Giornata vittime abusi: Piacenza-Bobbio, sabato sera la veglia di preghiera presieduta dal vescovo nella chiesa di San Vittore alla Besurica

“La bellezza ferita. ‘Curerò la tua ferita e ti guarirò dalle tue piaghe’” (Libro del profeta Geremia 30,17). È questo il tema scelto dalla Conferenza episcopale italiana per celebrare la terza Giornata nazionale di preghiera per le vittime e i sopravvissuti agli abusi, per la tutela dei minori e delle persone vulnerabili, in programma sabato 18 novembre. La sera alle ore 21 si svolgerà nella chiesa di San Vittore alla Besurica a Piacenza una veglia di preghiera presieduta dal vescovo di Piacenza-Bobbio, mons. Adriano Cevolotto.
Dal centro della città, cattedrale e basilica di Sant’Antonino, dove hanno avuto luogo le veglie nei due anni precedenti, alla periferia cittadina, in una parrocchia. “È il segno concreto dell’impegno della Chiesa piacentina-bobbiese, a partire dalle singole comunità parrocchiali che la compongono. È il farsi prossimo a chi è stato ferito, invocarne insieme la guarigione, chiedere perdono, rafforzare la promozione e la cura di relazioni rispettose e responsabili nella loro bellezza”, si legge in una nota della diocesi.
A settembre il Servizio diocesano tutela minori e adulti vulnerabili, in occasione del Convegno pastorale diocesano, ha consegnato ai rappresentanti delle Comunità pastorali il sussidio “Lo custodì come pupilla del suo occhio. Buone prassi per la tutela dei minori e adulti vulnerabili nelle comunità pastorali”, edito dal settimanale “Il Nuovo Giornale”. Lo strumento è consultabile e scaricabile sul sito internet della diocesi.

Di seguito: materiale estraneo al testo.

**src/rtl/pdm_pkg.sv**
```systemverilog
// Shared definitions for the PDM modulator/demodulator pair.
// - state_t  : demodulator FSM states (IDLE / SETTLE / RUN)
// - win_len  : decimation window length, 2^sample_bits - 1 bits. The modulator
//              and the demodulator both use it, so a loopback decodes exactly.
// - rise_pos / fall_pos : divider counts at which pdm_clk strobes fire
package pdm_pkg;

  typedef enum logic [1:0] {
    ST_IDLE   = 2'd0,
    ST_SETTLE = 2'd1,
    ST_RUN    = 2'd2
  } state_t;

  function automatic int unsigned win_len(input int unsigned sample_bits);
    return (32'd1 << sample_bits) - 32'd1;
  endfunction

  function automatic int unsigned rise_pos(input int unsigned clk_div);
    return clk_div / 2 - 1;
  endfunction

  function automatic int unsigned fall_pos(input int unsigned clk_div);
    return clk_div - 1;
  endfunction

endpackage

```
**src/rtl/pdm_clkgen.sv**
```systemverilog
// PDM bit-clock generator.
// Ports:
//   clk, rst_n : system clock, asynchronous active-low reset
//   en         : run enable; low holds the divider at 0 and pdm_clk low
//   pdm_clk    : registered bit clock, CLK_DIV clk cycles per period
//   rise, fall : single-cycle strobes; pdm_clk goes high/low on the edge
//                that samples the corresponding strobe
module pdm_clkgen
  import pdm_pkg::*;
#(
  parameter int unsigned CLK_DIV = 4
) (
  input  logic clk,
  input  logic rst_n,
  input  logic en,
  output logic pdm_clk,
  output logic rise,
  output logic fall
);

  localparam int unsigned DW = (CLK_DIV > 2) ? $clog2(CLK_DIV) : 1;
  localparam logic [DW-1:0] RISE_AT = DW'(rise_pos(CLK_DIV));
  localparam logic [DW-1:0] FALL_AT = DW'(fall_pos(CLK_DIV));

  logic [DW-1:0] div_q;

  assign rise = en && (div_q == RISE_AT);
  assign fall = en && (div_q == FALL_AT);

  always_ff @(posedge clk or negedge rst_n) begin
    if (!rst_n) begin
      div_q   <= '0;
      pdm_clk <= 1'b0;
    end else if (!en) begin
      div_q   <= '0;
      pdm_clk <= 1'b0;
    end else begin
      div_q <= fall ? '0 : div_q + 1'b1;
      if (rise) begin
        pdm_clk <= 1'b1;
      end else if (fall) begin
        pdm_clk <= 1'b0;
      end
    end
  end

endmodule

```
**src/rtl/pdm_demod.sv**
```systemverilog
// PDM demodulator: drives pdm_clk, synchronizes pdm_data, and decimates the
// stream with a boxcar ones-counter over windows of 2^SAMPLE_BITS-1 bits.
// Ports:
//   clk, rst_n    : system clock, asynchronous active-low reset
//   en            : enable; low stops pdm_clk and clears the decimator
//   pdm_data      : asynchronous PDM input bit
//   edge_sel      : (PDM_DEMOD_EDGE_SEL_EN only) 0 = capture on pdm_clk rise,
//                   1 = capture on fall; sampled only while idle
//   pdm_clk       : registered bit clock to the PDM source
//   sample        : ones count of the last completed window
//   sample_valid  : sample held and valid
//   sample_ready  : consumer accepts when sample_valid && sample_ready
//   overrun       : one-cycle pulse, a window overwrote an unconsumed sample
//   busy          : high in SETTLE or RUN
// Build option: define PDM_DEMOD_EDGE_SEL_EN to add the edge_sel port.
module pdm_demod
  import pdm_pkg::*;
#(
  parameter int unsigned SAMPLE_BITS    = 8,
  parameter int unsigned CLK_DIV        = 4,
  parameter int unsigned SETTLE_WINDOWS = 1
) (
  input  logic                   clk,
  input  logic                   rst_n,
  input  logic                   en,
  input  logic                   pdm_data,
`ifdef PDM_DEMOD_EDGE_SEL_EN
  input  logic                   edge_sel,
`endif
  output logic                   pdm_clk,
  output logic [SAMPLE_BITS-1:0] sample,
  output logic                   sample_valid,
  input  logic                   sample_ready,
  output logic                   overrun,
  output logic                   busy
);

  localparam int unsigned W = win_len(SAMPLE_BITS);
  localparam logic [SAMPLE_BITS-1:0] LAST_BIT = SAMPLE_BITS'(W - 1);
  localparam int unsigned SCW = (SETTLE_WINDOWS > 1) ? $clog2(SETTLE_WINDOWS) : 1;
  localparam logic [SCW-1:0] LAST_SETTLE =
    SCW'((SETTLE_WINDOWS > 0) ? SETTLE_WINDOWS - 1 : 0);

  state_t                 state_q, state_d;
  logic [1:0]             sync_q;
  logic [SAMPLE_BITS-1:0] bit_cnt_q;
  logic [SAMPLE_BITS-1:0] ones_q;
  logic [SCW-1:0]         settle_q;
  logic                   rise, fall, use_fall, strobe;
  logic                   capture, win_end, load, handshake;
  logic [SAMPLE_BITS-1:0] win_ones;

  pdm_clkgen #(
    .CLK_DIV(CLK_DIV)
  ) u_clkgen (
    .clk    (clk),
    .rst_n  (rst_n),
    .en     (en),
    .pdm_clk(pdm_clk),
    .rise   (rise),
    .fall   (fall)
  );

`ifdef PDM_DEMOD_EDGE_SEL_EN
  logic sel_q;

  // Channel select is frozen for the whole enabled run.
  always_ff @(posedge clk or negedge rst_n) begin
    if (!rst_n) begin
      sel_q <= 1'b0;
    end else if (state_q == ST_IDLE) begin
      sel_q <= edge_sel;
    end
  end

  assign use_fall = sel_q;
`else
  assign use_fall = 1'b0;
`endif

  assign strobe    = use_fall ? fall : rise;
  assign capture   = strobe && (state_q != ST_IDLE);
  assign win_end   = capture && (bit_cnt_q == LAST_BIT);
  // Count including the bit captured on this strobe; max W fits in SAMPLE_BITS.
  assign win_ones  = ones_q + {{(SAMPLE_BITS-1){1'b0}}, sync_q[1]};
  assign handshake = sample_valid && sample_ready;
  assign busy      = (state_q != ST_IDLE);

  always_comb begin
    state_d = state_q;
    load    = 1'b0;
    unique case (state_q)
      ST_IDLE:   if (en) state_d = (SETTLE_WINDOWS > 0) ? ST_SETTLE : ST_RUN;
      ST_SETTLE: if (win_end && (settle_q == LAST_SETTLE)) state_d = ST_RUN;
      ST_RUN:    load = win_end;
      default:   state_d = ST_IDLE;
    endcase
    if (!en) state_d = ST_IDLE;
  end

  always_ff @(posedge clk or negedge rst_n) begin
    if (!rst_n) begin
      state_q      <= ST_IDLE;
      sync_q       <= '0;
      bit_cnt_q    <= '0;
      ones_q       <= '0;
      settle_q     <= '0;
      sample       <= '0;
      sample_valid <= 1'b0;
      overrun      <= 1'b0;
    end else begin
      state_q <= state_d;
      sync_q  <= {sync_q[0], pdm_data};

      // Partial windows are dropped whenever the decimator leaves or sits in IDLE.
      if (!en || (state_q == ST_IDLE)) begin
        bit_cnt_q <= '0;
        ones_q    <= '0;
        settle_q  <= '0;
      end else if (capture) begin
        if (win_end) begin
          bit_cnt_q <= '0;
          ones_q    <= '0;
          if (state_q == ST_SETTLE) begin
            settle_q <= (settle_q == LAST_SETTLE) ? '0 : settle_q + 1'b1;
          end
        end else begin
          bit_cnt_q <= bit_cnt_q + 1'b1;
          ones_q    <= win_ones;
        end
      end

      overrun <= load && sample_valid && !handshake;
      if (load) begin
        sample       <= win_ones;
        sample_valid <= 1'b1;
      end else if (handshake) begin
        sample_valid <= 1'b0;
      end
    end
  end

endmodule
```
File: src/rtl/multiplier.sv
// multiplier: iterative radix-2 shift-add multiplier, signed or unsigned, one bit per cycle.
// Ports: clk       - rising-edge clock
//        rst_n     - synchronous active-low reset
//        sign      - 1 = two's-complement operands, 0 = unsigned
//        enable    - high runs/holds an operation, low aborts and idles
//        multi_1   - multiplicand
//        multi_2   - multiplier
//        product   - registered 2*WIDTH-bit result, holds last completed value
//        multready - registered, high while product is valid for the current operation
module multiplier
   import multiplier_pkg::*;
#(
   parameter int WIDTH = MUL_WIDTH
) (
   input  logic                 clk,
   input  logic                 rst_n,
   input  logic                 sign,
   input  logic                 enable,
   input  logic [WIDTH-1:0]     multi_1,
   input  logic [WIDTH-1:0]     multi_2,
   output logic [2*WIDTH-1:0]   product,
   output logic                 multready
);
   state_t             r_state, w_state_nxt;
   logic [CNT_W-1:0]   r_cnt;
   logic [2*WIDTH-1:0] r_acc, r_a, w_sum, w_a_ext;
   logic [WIDTH-1:0]   r_b, w_a_mag, w_b_mag;
   logic               r_neg, w_last, w_start;

   // Signed operands are reduced to magnitudes; the most negative value negates to
   // itself, which read unsigned is exactly 2^(WIDTH-1).
   always_comb begin
      w_a_mag     = (sign && multi_1[WIDTH-1]) ? -multi_1 : multi_1;
      w_b_mag     = (sign && multi_2[WIDTH-1]) ? -multi_2 : multi_2;
      w_a_ext     = {{WIDTH{1'b0}}, w_a_mag};
      w_sum       = r_acc + (r_b[0] ? r_a : '0);
      w_start     = r_state == IDLE && enable;
      w_last      = r_state == BUSY && r_cnt == CNT_W'(MUL_ITERS - 1);
      w_state_nxt = !enable ? IDLE : w_start ? BUSY : w_last ? DONE : r_state;
   end

   always_ff @(posedge clk) begin
      if (!rst_n) r_state <= IDLE;
      else        r_state <= w_state_nxt;
   end

   // The start edge already consumes multiplier bit 0, so BUSY runs the remaining
   // iterations and the counter reaches MUL_ITERS-1 on the final one.
   always_ff @(posedge clk) begin
      if (!rst_n) begin
         product   <= '0;
         multready <= 1'b0;
         r_acc     <= '0;
         r_a       <= '0;
         r_b       <= '0;
         r_neg     <= 1'b0;
         r_cnt     <= '0;
      end else begin
         multready <= w_state_nxt == DONE;
         if (w_start) begin
            r_acc <= w_b_mag[0] ? w_a_ext : '0;
            r_a   <= w_a_ext << 1;
            r_b   <= w_b_mag >> 1;
            r_neg <= sign & (multi_1[WIDTH-1] ^ multi_2[WIDTH-1]);
            r_cnt <= CNT_W'(1);
         end else if (r_state == BUSY && enable) begin
            r_acc <= w_sum;
            r_a   <= r_a << 1;
            r_b   <= r_b >> 1;
            r_cnt <= r_cnt + CNT_W'(1);
            if (w_last) product <= r_neg ? -w_sum : w_sum;
         end
      end
   end
endmodule
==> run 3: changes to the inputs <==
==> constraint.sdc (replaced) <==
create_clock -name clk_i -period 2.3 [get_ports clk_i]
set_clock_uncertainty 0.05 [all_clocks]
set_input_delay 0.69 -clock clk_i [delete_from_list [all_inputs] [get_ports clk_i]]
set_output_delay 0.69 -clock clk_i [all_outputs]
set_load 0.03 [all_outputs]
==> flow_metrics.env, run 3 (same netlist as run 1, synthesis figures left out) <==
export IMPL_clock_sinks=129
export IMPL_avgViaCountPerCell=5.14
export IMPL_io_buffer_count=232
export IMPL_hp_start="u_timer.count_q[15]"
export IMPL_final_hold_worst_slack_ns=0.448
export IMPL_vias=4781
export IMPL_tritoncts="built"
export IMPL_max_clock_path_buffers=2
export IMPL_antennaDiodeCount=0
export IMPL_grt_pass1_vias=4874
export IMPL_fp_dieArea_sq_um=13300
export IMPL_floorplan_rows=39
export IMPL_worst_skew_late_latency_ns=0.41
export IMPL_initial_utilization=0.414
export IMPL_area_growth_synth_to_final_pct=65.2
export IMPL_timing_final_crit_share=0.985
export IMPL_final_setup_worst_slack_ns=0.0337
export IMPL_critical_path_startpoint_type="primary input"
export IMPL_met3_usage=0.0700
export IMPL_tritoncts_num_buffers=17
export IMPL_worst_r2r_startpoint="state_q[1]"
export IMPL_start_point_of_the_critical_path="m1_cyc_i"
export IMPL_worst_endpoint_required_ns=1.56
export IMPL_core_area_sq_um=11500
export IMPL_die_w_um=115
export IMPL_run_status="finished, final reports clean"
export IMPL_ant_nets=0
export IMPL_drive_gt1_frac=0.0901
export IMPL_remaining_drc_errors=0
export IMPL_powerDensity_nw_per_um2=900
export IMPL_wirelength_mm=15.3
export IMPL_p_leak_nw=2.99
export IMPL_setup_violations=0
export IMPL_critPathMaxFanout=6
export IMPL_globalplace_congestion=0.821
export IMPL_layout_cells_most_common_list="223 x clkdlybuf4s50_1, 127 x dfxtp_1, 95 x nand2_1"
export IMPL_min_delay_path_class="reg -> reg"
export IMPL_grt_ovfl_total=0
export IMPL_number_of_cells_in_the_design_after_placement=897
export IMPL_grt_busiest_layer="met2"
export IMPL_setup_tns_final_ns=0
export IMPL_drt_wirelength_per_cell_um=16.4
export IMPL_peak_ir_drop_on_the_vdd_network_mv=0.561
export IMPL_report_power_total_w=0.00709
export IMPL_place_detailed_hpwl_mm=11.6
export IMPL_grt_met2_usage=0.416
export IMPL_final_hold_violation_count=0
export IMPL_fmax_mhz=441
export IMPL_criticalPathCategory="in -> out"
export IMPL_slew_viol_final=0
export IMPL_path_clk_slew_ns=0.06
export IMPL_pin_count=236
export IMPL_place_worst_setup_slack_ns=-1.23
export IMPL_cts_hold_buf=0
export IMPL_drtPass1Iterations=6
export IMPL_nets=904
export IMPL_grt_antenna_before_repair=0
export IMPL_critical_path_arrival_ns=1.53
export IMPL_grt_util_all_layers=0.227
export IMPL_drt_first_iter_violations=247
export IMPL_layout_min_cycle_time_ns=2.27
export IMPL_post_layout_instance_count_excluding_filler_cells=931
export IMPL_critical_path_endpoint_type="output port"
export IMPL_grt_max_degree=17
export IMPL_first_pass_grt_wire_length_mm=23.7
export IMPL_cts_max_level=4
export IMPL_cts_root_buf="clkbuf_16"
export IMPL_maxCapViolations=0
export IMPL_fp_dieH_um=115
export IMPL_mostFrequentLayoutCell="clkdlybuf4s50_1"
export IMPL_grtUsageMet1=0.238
### config.mk
export PLATFORM = sky130hd
export DESIGN_NAME = divider_unit
export DESIGN_NICKNAME = d
export VERILOG_FILES = /design/src/rtl/divider_unit.sv
export SDC_FILE = /design/constraint.sdc
export NUM_CORES = 1
export LEC_CHECK = 0
export CAP_MARGIN = 30
export CORE_MARGIN = 5
export CORE_UTILIZATION = 50
export DETAILED_ROUTE_END_ITERATION = 8
export DONT_BUFFER_PORTS = 1
export PLACE_DENSITY = 0.75
export REMOVE_ABC_BUFFERS = 1
export SLEW_MARGIN = 20
export SYNTH_ARGS = -nofsm -noshare
export SYNTH_HDL_FRONTEND = slang
export SYNTH_SLANG_ARGS = --single-unit
### constraint.sdc
create_clock -name i_clk -period 4.6 [get_ports i_clk]
set_clock_uncertainty 0.1 [all_clocks]
set_input_delay 0.92 -clock i_clk [delete_from_list [all_inputs] [get_ports i_clk]]
set_output_delay 0.92 -clock i_clk [all_outputs]
set_load 0.02 [all_outputs]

Come scrive il vescovo mons. Cevolotto nella pubblicazione, “una comunità educante è sana nella misura in cui sa coltivare un approccio sempre propositivo, capace di promuovere la delicatezza e la bellezza della missione educativa che ci è affidata come comunità. Stare con i minori è sentirsi chiamati a partecipare alla cura e protezione dei piccoli che è propria di tutta la comunità. Così la corresponsabilità fa uscire dalla cultura della delega e dell’alibi. Non si è chiamati a svolgere un servizio di custodia, ma a essere custodi”.